Diamonds illuminate the nature of Earth’s deep and dynamic carbon cycle
|Starts:||13:00 9 Mar 2021|
|Ends:||14:00 9 Mar 2021|
|What is it:||Seminar|
|Organiser:||Department of Earth and Environmental Sciences|
|Who is it for:||University staff, Adults, Alumni, Current University students|
|Speaker:||Dr Sami Mikhail|
Dr Sami Mikhail, Min Soc Distinguished Lecturer, University of St Andrews, joins us for a Department of Earth and Environmental Sciences seminar. Abstract below.

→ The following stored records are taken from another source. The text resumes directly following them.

File: src/sv/assert_macros.svh
// ----------------------------------------------------------------------------
// assert_macros.svh
// Assertion macros shared by the allocator RTL.
// ----------------------------------------------------------------------------
`ifndef ASSERT_MACROS_SVH
`define ASSERT_MACROS_SVH

// Property checked on every clock edge outside reset.
`define PFLA_ASSERT(lbl, prop, msg) \
	lbl: assert property (@(posedge clk) disable iff (!arst_n) (prop)) else $error(msg);

// Condition that must never be seen outside reset.
`define PFLA_NEVER(lbl, cond, msg) \
	lbl: assert property (@(posedge clk) disable iff (!arst_n) !(cond)) else $error(msg);

`endif

File: src/sv/pfla_ram.sv
`timescale 1ns / 1ps
// ----------------------------------------------------------------------------
// pfla_ram
// Simple dual-port RAM, one write and one registered read port.
// ----------------------------------------------------------------------------
module pfla_ram #(
	parameter int WIDTH = 8,
	parameter int DEPTH = 16
) (
	input  logic                     clk,
	input  logic                     we,
	input  logic [$clog2(DEPTH)-1:0] waddr,
	input  logic [WIDTH-1:0]         wdata,
	input  logic [$clog2(DEPTH)-1:0] raddr,
	output logic [WIDTH-1:0]         rdata
);

	logic [WIDTH-1:0] mem_q [DEPTH];

	always_ff @(posedge clk) begin
		if (we) begin
			mem_q[waddr] <= wdata;
		end
		rdata <= mem_q[raddr];
	end

endmodule
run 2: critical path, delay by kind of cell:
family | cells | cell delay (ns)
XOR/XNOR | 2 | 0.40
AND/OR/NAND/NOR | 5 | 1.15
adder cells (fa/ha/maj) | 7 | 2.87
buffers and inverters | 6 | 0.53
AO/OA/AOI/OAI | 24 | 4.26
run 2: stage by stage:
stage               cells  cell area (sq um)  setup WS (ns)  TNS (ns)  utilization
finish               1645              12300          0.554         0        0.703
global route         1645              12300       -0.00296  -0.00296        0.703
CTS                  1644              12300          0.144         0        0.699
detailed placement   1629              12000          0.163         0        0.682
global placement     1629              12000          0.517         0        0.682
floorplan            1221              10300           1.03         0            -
File: src/rtl/nbmu_pkg.sv
// Shared types, constants and functions of the sigmoid neuron backprop unit.
`default_nettype none

package nbmu_pkg;

    typedef longint unsigned u64_t;
    typedef longint          s64_t;

    localparam int MAX_INPUTS = 64;
    localparam int ADDR_W     = $clog2(MAX_INPUTS);
    localparam int SIG_SIZE   = 256;
    localparam int SIG_IDX_W  = $clog2(SIG_SIZE);
    localparam int ACT_W      = 13;    // activation is 0..4096
    localparam int CFG_W      = 13;
    localparam int ACC_W      = 40;
    localparam int MUL_A_W    = 30;
    localparam int MUL_B_W    = 26;
    localparam int PROD_W     = 56;
    localparam int SUM_W      = 48;
    localparam int Q_ONE      = 4096;

    localparam u64_t ONE_Q32    = 64'd4294967296;
    localparam u64_t EXP_M1_Q32 = 64'd1580030169;

    // command codes
    typedef enum logic [2:0] {
        CMD_LOAD  = 3'd0,
        CMD_FWD   = 3'd1,
        CMD_OGRAD = 3'd2,
        CMD_HID   = 3'd3,
        CMD_UPD   = 3'd4
    } cmd_t;

    // config register indexes
    typedef enum logic {
        CFG_LEARN_RATE = 1'b0,
        CFG_MOMENTUM   = 1'b1
    } cfg_idx_t;

    typedef enum logic [4:0] {
        S_IDLE, S_LOAD, S_MULW, S_MULB, S_ACC, S_RND, S_SIG, S_OG,
        S_D1, S_D2, S_GRAD, S_U1, S_U2, S_U3, S_U4, S_U5, S_NOP
    } ctl_state_t;

    typedef enum logic [4:0] {
        OP_IDLE, OP_LOAD, OP_MUL_AW, OP_MUL_AB, OP_ACC, OP_RND, OP_SIG, OP_OG,
        OP_D1, OP_D2, OP_GRAD, OP_U1, OP_U2, OP_U3, OP_U4, OP_U5, OP_NOP
    } dp_op_t;

    typedef struct packed {
        dp_op_t op;
        logic   accept;
        logic   emit;
    } dp_ctrl_t;

    typedef struct packed {
        logic [2:0] cmd;
        logic       last;
    } dp_stat_t;

    typedef struct packed {
        logic signed [15:0] v;
        logic               clip;
    } sat_t;

    // clip to Q4.12
    function automatic sat_t sat16(input logic signed [PROD_W-1:0] v);
        sat_t r;
        r.clip = 1'b1;
        if (v > PROD_W'(32767)) begin
            r.v = 16'sh7FFF;
        end else if (v < -PROD_W'(32768)) begin
            r.v = 16'sh8000;
        end else begin
            r.v    = v[15:0];
            r.clip = 1'b0;
        end
        return r;
    endfunction

    // shift-subtract divide, elaboration use only
    function automatic u64_t udiv64(input u64_t num, input u64_t den);
        u64_t q;
        u64_t r;
        q = '0;
        r = '0;
        for (int i = 63; i >= 0; i--) begin
            r = {r[62:0], num[i]};
            if (r >= den) begin
                r    = r - den;
                q[i] = 1'b1;
            end
        end
        return q;
    endfunction

    // exp(-t), t in Q16, result Q32; fraction by 12-term series
    function automatic u64_t exp_neg_q32(input u64_t t);
        u64_t ip;
        u64_t r;
        u64_t mag;
        s64_t fp;
        s64_t term;
        s64_t sum;
        s64_t x;
        ip   = t >> 16;
        fp   = s64_t'(t & 64'hFFFF);
        term = s64_t'(ONE_Q32);
        sum  = s64_t'(ONE_Q32);
        for (int n = 1; n <= 12; n++) begin
            x    = (-term) * fp;
            mag  = (x < 0) ? u64_t'(-x) : u64_t'(x);
            mag  = udiv64(mag >> 16, u64_t'(n));
            term = (x < 0) ? -s64_t'(mag) : s64_t'(mag);
            sum  = sum + term;
        end
        r = u64_t'(sum);
        for (u64_t i = 0; i < ip; i++) begin
            r = (r * EXP_M1_Q32) >> 32;
        end
        return r;
    endfunction

    typedef logic [ACT_W-1:0] sig_tab_t [SIG_SIZE];

    function automatic sig_tab_t build_sig_table();
        sig_tab_t tab;
        s64_t     x;
        u64_t     t;
        u64_t     e;
        u64_t     den;
        u64_t     num;
        for (int k = 0; k < SIG_SIZE; k++) begin
            x   = -(s64_t'(1) << 19) + ((2 * s64_t'(k) + 1) * (s64_t'(1) << 19)) / SIG_SIZE;
            t   = (x < 0) ? u64_t'(-x) : u64_t'(x);
            e   = exp_neg_q32(t);
            den = ONE_Q32 + e;
            num = (x >= 0) ? (u64_t'(4096) << 32) : u64_t'(4096) * e;
            tab[k] = ACT_W'(udiv64(num + (den >> 1), den));
        end
        return tab;
    endfunction

    localparam sig_tab_t SIG_TABLE = build_sig_table();

endpackage

`default_nettype wire

File: src/rtl/nbmu_ctrl.sv
// Command sequencer of the neuron unit.
`default_nettype none

module nbmu_ctrl (
    input  wire logic              clk,
    input  wire logic              rst_n,
    input  wire logic              start,
    input  wire logic [2:0]        command,
    input  wire nbmu_pkg::dp_stat_t stat,
    output nbmu_pkg::dp_ctrl_t     ctrl,
    output logic                   busy
);
    import nbmu_pkg::*;

    ctl_state_t state_reg;
    ctl_state_t state_next;

    always_ff @(posedge clk or negedge rst_n) begin
        if (!rst_n) begin
            state_reg <= S_IDLE;
        end else begin
            state_reg <= state_next;
        end
    end

    always_comb begin
        state_next  = state_reg;
        ctrl.op     = OP_IDLE;
        ctrl.accept = 1'b0;
        ctrl.emit   = 1'b0;
        unique case (state_reg)
            S_IDLE: begin
                if (start) begin
                    ctrl.accept = 1'b1;
                    unique case (command)
                        CMD_LOAD:  state_next = S_LOAD;
                        CMD_FWD:   state_next = S_MULW;
                        CMD_OGRAD: state_next = S_OG;
                        CMD_HID:   state_next = S_MULB;
                        CMD_UPD:   state_next = S_U1;
                        default:   state_next = S_NOP;
                    endcase
                end
            end
            S_LOAD: begin
                ctrl.op    = OP_LOAD;
                ctrl.emit  = 1'b1;
                state_next = S_IDLE;
            end
            S_MULW: begin
                ctrl.op    = OP_MUL_AW;
                state_next = S_ACC;
            end
            S_MULB: begin
                ctrl.op    = OP_MUL_AB;
                state_next = S_ACC;
            end
            S_ACC: begin
                ctrl.op = OP_ACC;
                if (stat.last) begin
                    state_next = S_RND;
                end else begin
                    ctrl.emit  = 1'b1;
                    state_next = S_IDLE;
                end
            end
            S_RND: begin
                ctrl.op    = OP_RND;
                state_next = (stat.cmd == CMD_FWD) ? S_SIG : S_D1;
            end
            S_SIG: begin
                ctrl.op    = OP_SIG;
                ctrl.emit  = 1'b1;
                state_next = S_IDLE;
            end
            S_OG: begin
                ctrl.op    = OP_OG;
                state_next = S_D1;
            end
            S_D1: begin
                ctrl.op    = OP_D1;
                state_next = S_D2;
            end
            S_D2: begin
                ctrl.op    = OP_D2;
                state_next = S_GRAD;
            end
            S_GRAD: begin
                ctrl.op    = OP_GRAD;
                ctrl.emit  = 1'b1;
                state_next = S_IDLE;
            end
            S_U1: begin
                ctrl.op    = OP_U1;
                state_next = S_U2;
            end
            S_U2: begin
                ctrl.op    = OP_U2;
                state_next = S_U3;
            end
            S_U3: begin
                ctrl.op    = OP_U3;
                state_next = S_U4;
            end
            S_U4: begin
                ctrl.op    = OP_U4;
                state_next = S_U5;
            end
            S_U5: begin
                ctrl.op    = OP_U5;
                ctrl.emit  = 1'b1;
                state_next = S_IDLE;
            end
            S_NOP: begin
                ctrl.op    = OP_NOP;
                ctrl.emit  = 1'b1;
                state_next = S_IDLE;
            end
            default: state_next = S_IDLE;
        endcase
    end

    assign busy = (state_reg != S_IDLE);

endmodule

`default_nettype wire

File: src/rtl/nbmu_dpath.sv
// Datapath: weight/delta memories, shared multiplier, accumulator, sigmoid table.
`default_nettype none

module nbmu_dpath (
    input  wire logic                clk,
    input  wire logic                rst_n,
    input  wire nbmu_pkg::dp_ctrl_t  ctrl,
    output nbmu_pkg::dp_stat_t       stat,
    input  wire logic [2:0]          command,
    input  wire logic signed [15:0]  operand_a,
    input  wire logic signed [15:0]  operand_b,
    input  wire logic [5:0]          weight_index,
    input  wire logic                last,
    input  wire logic                cfg_we,
    input  wire logic                cfg_index,
    input  wire logic [12:0]         cfg_data,
    output logic                     done,
    output logic signed [15:0]       result_value,
    output logic                     result_final,
    output logic                     saturated
);
    import nbmu_pkg::*;

    localparam logic signed [ACC_W-1:0] ACC_MAX = {1'b0, {(ACC_W-1){1'b1}}};
    localparam logic signed [ACC_W-1:0] ACC_MIN = {1'b1, {(ACC_W-1){1'b0}}};

    // captured request
    logic [2:0]         cmd_reg;
    logic signed [15:0] a_reg;
    logic signed [15:0] b_reg;
    logic [ADDR_W-1:0]  idx_reg;
    logic               last_reg;

    logic signed [15:0] weight_mem [MAX_INPUTS];
    logic signed [15:0] delta_mem  [MAX_INPUTS];
    logic [MAX_INPUTS-1:0] dvld_reg;
    logic signed [15:0] w_rd_reg;
    logic signed [15:0] dl_rd_reg;
    logic               dvld_rd_reg;

    logic [CFG_W-1:0]   lr_reg;
    logic [CFG_W-1:0]   mom_reg;

    logic signed [ACC_W-1:0]  acc_reg;
    logic signed [16:0]       d_reg;
    logic [ACT_W-1:0]         act_reg;
    logic signed [15:0]       grad_reg;
    logic signed [PROD_W-1:0] prod_reg;
    logic signed [SUM_W-1:0]  sum_reg;
    logic signed [15:0]       nd_reg;
    logic                     sat_reg;

    logic                     done_reg;
    logic signed [15:0]       val_reg;
    logic                     fin_reg;
    logic                     sato_reg;

    logic signed [MUL_A_W-1:0] mul_a;
    logic signed [MUL_B_W-1:0] mul_b;
    logic signed [PROD_W-1:0]  mul_p;
    logic [13:0]               act_c;
    logic signed [ACC_W:0]     acc_sum;
    logic                      acc_ovf;
    logic signed [ACC_W-1:0]   acc_new;
    logic signed [ACC_W:0]     acc_rnd;
    logic signed [SUM_W-1:0]   upd_sum;
    logic [15:0]               sig_u;
    logic [ACT_W-1:0]          act_new;
    logic signed [16:0]        og_d;
    sat_t                      rnd_s;
    sat_t                      grad_s;
    sat_t                      nd_s;
    sat_t                      w_s;
    logic                      sat_now;
    logic                      sat_any;
    logic signed [15:0]        emit_val;

    assign stat.cmd  = cmd_reg;
    assign stat.last = last_reg;

    // shared multiplier operand select
    assign act_c = 14'(Q_ONE) - {1'b0, act_reg};

    always_comb begin
        mul_a = '0;
        mul_b = '0;
        unique case (ctrl.op)
            OP_MUL_AW: begin
                mul_a = MUL_A_W'(a_reg);
                mul_b = MUL_B_W'(w_rd_reg);
            end
            OP_MUL_AB: begin
                mul_a = MUL_A_W'(a_reg);
                mul_b = MUL_B_W'(b_reg);
            end
            OP_D1: begin
                mul_a = MUL_A_W'($signed({1'b0, act_reg}));
                mul_b = MUL_B_W'($signed({1'b0, act_c}));
            end
            OP_D2: begin
                mul_a = MUL_A_W'(d_reg);
                mul_b = $signed(prod_reg[MUL_B_W-1:0]);
            end
            OP_U1: begin
                mul_a = MUL_A_W'($signed({1'b0, lr_reg}));
                mul_b = MUL_B_W'(a_reg);
            end
            OP_U2: begin
                mul_a = $signed(prod_reg[MUL_A_W-1:0]);
                mul_b = MUL_B_W'(grad_reg);
            end
            OP_U3: begin
                mul_a = MUL_A_W'($signed({1'b0, mom_reg}));
                mul_b = MUL_B_W'(dl_rd_reg);
            end
            default: ;
        endcase
    end

    assign mul_p = PROD_W'(mul_a) * PROD_W'(mul_b);

    // accumulate with 40-bit clip
    assign acc_sum = (ACC_W+1)'(acc_reg) + (ACC_W+1)'($signed(prod_reg[31:0]));
    assign acc_ovf = acc_sum[ACC_W] ^ acc_sum[ACC_W-1];
    assign acc_new = acc_ovf ? (acc_sum[ACC_W] ? ACC_MIN : ACC_MAX) : acc_sum[ACC_W-1:0];

    assign acc_rnd = ((ACC_W+1)'(acc_reg) + (ACC_W+1)'(2048)) >>> 12;
    assign rnd_s   = sat16(PROD_W'(acc_rnd));

    // table index = (s + 32768) * SIZE >> 16
    assign sig_u   = {~d_reg[15], d_reg[14:0]};
    assign act_new = SIG_TABLE[sig_u[15 -: SIG_IDX_W]];

    assign og_d   = 17'(a_reg) - $signed({4'b0, act_reg});
    assign grad_s = sat16((prod_reg + PROD_W'(64'sd8388608)) >>> 24);

    assign upd_sum = sum_reg + (SUM_W'($signed(prod_reg[MUL_A_W-1:0])) <<< 12);
    assign nd_s    = sat16(PROD_W'((upd_sum + SUM_W'(64'sd8388608)) >>> 24));
    assign w_s     = sat16(PROD_W'(w_rd_reg) + PROD_W'(nd_reg));

    always_comb begin
        unique case (ctrl.op)
            OP_ACC:  sat_now = acc_ovf;
            OP_RND:  sat_now = rnd_s.clip;
            OP_GRAD: sat_now = grad_s.clip;
            OP_U4:   sat_now = nd_s.clip;
            OP_U5:   sat_now = w_s.clip;
            default: sat_now = 1'b0;
        endcase
    end
    assign sat_any = sat_reg | sat_now;

    always_comb begin
        unique case (ctrl.op)
            OP_SIG:  emit_val = 16'($signed({1'b0, act_new}));
            OP_GRAD: emit_val = grad_s.v;
            OP_U5:   emit_val = w_s.v;
            default: emit_val = '0;
        endcase
    end

    // request capture and read of both stores
    always_ff @(posedge clk) begin
        if (ctrl.accept) begin
            cmd_reg     <= command;
            a_reg       <= operand_a;
            b_reg       <= operand_b;
            idx_reg     <= weight_index[ADDR_W-1:0];
            last_reg    <= last;
            w_rd_reg    <= weight_mem[weight_index[ADDR_W-1:0]];
            dl_rd_reg   <= delta_mem[weight_index[ADDR_W-1:0]];
            dvld_rd_reg <= dvld_reg[weight_index[ADDR_W-1:0]];
        end else if (ctrl.op == OP_MUL_AW && !dvld_rd_reg) begin
            dl_rd_reg <= '0;
        end else if (ctrl.op == OP_U1 && !dvld_rd_reg) begin
            dl_rd_reg <= '0;
        end
    end

    always_ff @(posedge clk) begin
        if (ctrl.op == OP_LOAD) begin
            weight_mem[idx_reg] <= a_reg;
        end else if (ctrl.op == OP_U5) begin
            weight_mem[idx_reg] <= w_s.v;
        end
    end

    always_ff @(posedge clk) begin
        if (ctrl.op == OP_U4) begin
            delta_mem[idx_reg] <= nd_s.v;
        end
    end

    // working registers without reset
    always_ff @(posedge clk) begin
        unique case (ctrl.op)
            OP_RND:  d_reg <= 17'(rnd_s.v);
            OP_OG:   d_reg <= og_d;
            default: ;
        endcase
        if (ctrl.op == OP_MUL_AW || ctrl.op == OP_MUL_AB || ctrl.op == OP_D1 ||
            ctrl.op == OP_D2 || ctrl.op == OP_U1 || ctrl.op == OP_U2 ||
            ctrl.op == OP_U3) begin
            prod_reg <= mul_p;
        end
        if (ctrl.op == OP_U3) begin
            sum_reg <= prod_reg[SUM_W-1:0];
        end
        if (ctrl.op == OP_U4) begin
            nd_reg <= nd_s.v;
        end
    end

    always_ff @(posedge clk or negedge rst_n) begin
        if (!rst_n) begin
            dvld_reg <= '0;
            lr_reg   <= CFG_W'(614);
            mom_reg  <= CFG_W'(2048);
            acc_reg  <= '0;
            act_reg  <= '0;
            grad_reg <= '0;
            sat_reg  <= 1'b0;
            done_reg <= 1'b0;
            val_reg  <= '0;
            fin_reg  <= 1'b0;
            sato_reg <= 1'b0;
        end else begin
            if (cfg_we) begin
                unique case (cfg_idx_t'(cfg_index))
                    CFG_LEARN_RATE: lr_reg  <= cfg_data;
                    CFG_MOMENTUM:   mom_reg <= cfg_data;
                    default: ;
                endcase
            end
            if (ctrl.op == OP_LOAD) begin
                dvld_reg[idx_reg] <= 1'b0;
            end else if (ctrl.op == OP_U4) begin
                dvld_reg[idx_reg] <= 1'b1;
            end
            if (ctrl.op == OP_ACC) begin
                acc_reg <= acc_new;
            end else if (ctrl.op == OP_RND) begin
                acc_reg <= '0;
            end
            if (ctrl.op == OP_SIG) begin
                act_reg <= act_new;
            end
            if (ctrl.op == OP_GRAD) begin
                grad_reg <= grad_s.v;
            end
            sat_reg  <= ctrl.accept ? 1'b0 : sat_any;
            done_reg <= ctrl.emit;
            if (ctrl.emit) begin
                val_reg  <= emit_val;
                fin_reg  <= (ctrl.op == OP_SIG || ctrl.op == OP_GRAD || ctrl.op == OP_U5);
                sato_reg <= sat_any;
            end else begin
                val_reg  <= '0;
                fin_reg  <= 1'b0;
                sato_reg <= 1'b0;
            end
        end
    end

    assign done         = done_reg;
    assign result_value = val_reg;
    assign result_final = fin_reg;
    assign saturated    = sato_reg;

endmodule

`default_nettype wire

File: src/rtl/neuron_backprop_momentum_unit.sv
// Top level of the sigmoid neuron backprop unit: sequencer plus datapath.
`default_nettype none

// One sigmoid neuron with 64 stored Q4.12 weights and their last deltas.
// A request is taken when start is high and busy is low; every request
// yields exactly one result, shown for one cycle with done high, during
// the first cycle that busy is low again. The receiver cannot stall the
// unit, so sample result_value, result_final and saturated whenever done
// is high.
// Sequencer steps per request, in order, all set by one shared 30x26 multiplier and the
// one-port weight/delta memories:
//   load or unused command ........ load or no-op
//   forward/hidden element, not last multiply, accumulate
//   forward, last element .......... multiply, accumulate, round, table
//   output gradient ................ difference, a(1-a), product, round
//   hidden, last element ........... mul, acc, round, a(1-a), product, round
//   weight update .................. lr*a, *g, mom*delta, sum, write
// Forward and hidden runs share one accumulator; do not interleave them.
// Configuration writes (cfg_index 0 learning rate, 1 momentum, Q1.12) are
// always ready and should only be issued while the unit is idle. No
// clearing pass is needed after reset: delta entries carry valid bits.

module neuron_backprop_momentum_unit (
    input  wire logic               clk,
    input  wire logic               rst_n,
    input  wire logic               start,
    output logic                    busy,
    input  wire logic [2:0]         command,
    input  wire logic signed [15:0] operand_a,
    input  wire logic signed [15:0] operand_b,
    input  wire logic [5:0]         weight_index,
    input  wire logic               last,
    output logic                    done,
    output logic signed [15:0]      result_value,
    output logic                    result_final,
    output logic                    saturated,
    input  wire logic               cfg_valid,
    output logic                    cfg_ready,
    input  wire logic               cfg_index,
    input  wire logic [12:0]        cfg_data
);
    import nbmu_pkg::*;

    dp_ctrl_t ctrl;
    dp_stat_t stat;

    // configuration writes are always accepted
    assign cfg_ready = 1'b1;

    nbmu_ctrl u_ctrl (
        .clk     (clk),
        .rst_n   (rst_n),
        .start   (start),
        .command (command),
        .stat    (stat),
        .ctrl    (ctrl),
        .busy    (busy)
    );

    nbmu_dpath u_dpath (
        .clk          (clk),
        .rst_n        (rst_n),
        .ctrl         (ctrl),
        .stat         (stat),
        .command      (command),
        .operand_a    (operand_a),
        .operand_b    (operand_b),
        .weight_index (weight_index),
        .last         (last),
        .cfg_we       (cfg_valid && cfg_ready),
        .cfg_index    (cfg_index),
        .cfg_data     (cfg_data),
        .done         (done),
        .result_value (result_value),
        .result_final (result_final),
        .saturated    (saturated)
    );

    // accepted request always occupies the sequencer
    a_accept_busy: assert property (@(posedge clk) disable iff (!rst_n)
        (start && !busy) |=> busy)
        else $error("request accepted but unit not busy");

    // a result only follows a busy cycle
    a_done_after_busy: assert property (@(posedge clk) disable iff (!rst_n)
        done |-> $past(busy))
        else $error("result without preceding work");

    // one result per request, never two in a row
    a_done_single: assert property (@(posedge clk) disable iff (!rst_n)
        done |=> !done)
        else $error("result strobe held for two cycles");

    a_partial_zero: assert property (@(posedge clk) disable iff (!rst_n)
        (done && !result_final) |-> (result_value == 16'sd0))
        else $error("unfinished result carries a value");

    a_final_marked: assert property (@(posedge clk) disable iff (!rst_n)
        result_final |-> done)
        else $error("result_final without done");

endmodule

`default_nettype wire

Carbon is omnipresent in the Earth system. The predominant mechanisms driving exchange between Earth’s layers are diffusion, volcanism, and chemomechanical mixing (i.e., plate tectonics). A minor technical issue is that >90% of Earth carbon is stored within the inaccessible interior (mantle + core). This means that tracing Earth’s planet-wide carbon cycle is challenging, to say the least. However, there are windows into Earth’s mysterious interior, and they’re made of diamonds. Diamond inclusions sample the otherwise inaccessible archive of Earth’s deep interior. The geochemical and petrological diversity of diamond inclusions reflects either pre-metasomatic upper mantle heterogeneity or metasomatism coeval with diamond formation. We focus on the origin of lithospheric garnet and clinopyroxene inclusions by simulating metasomatic reactions between eclogitic fluids and mantle peridotites at 5 GPa, 1000ºC, and across a range of redox conditions (logfO2 = -1 to -5 ?FMQ). Our results demonstrate that fluid-rock interaction can result in the formation of peridotitic, eclogitic, and websteritic silicates from a single fluid during a single metasomatic event. Ergo, the petrogenesis of diamond and their inclusions can be equivalent, and the apparently distinct silicate parageneses can share a kinship. In addition, we show that a pyroxenitic mantle source for oceanic basalts can be generated by the conversion of refractory peridotite to fertile websterite via fluid metasomatism.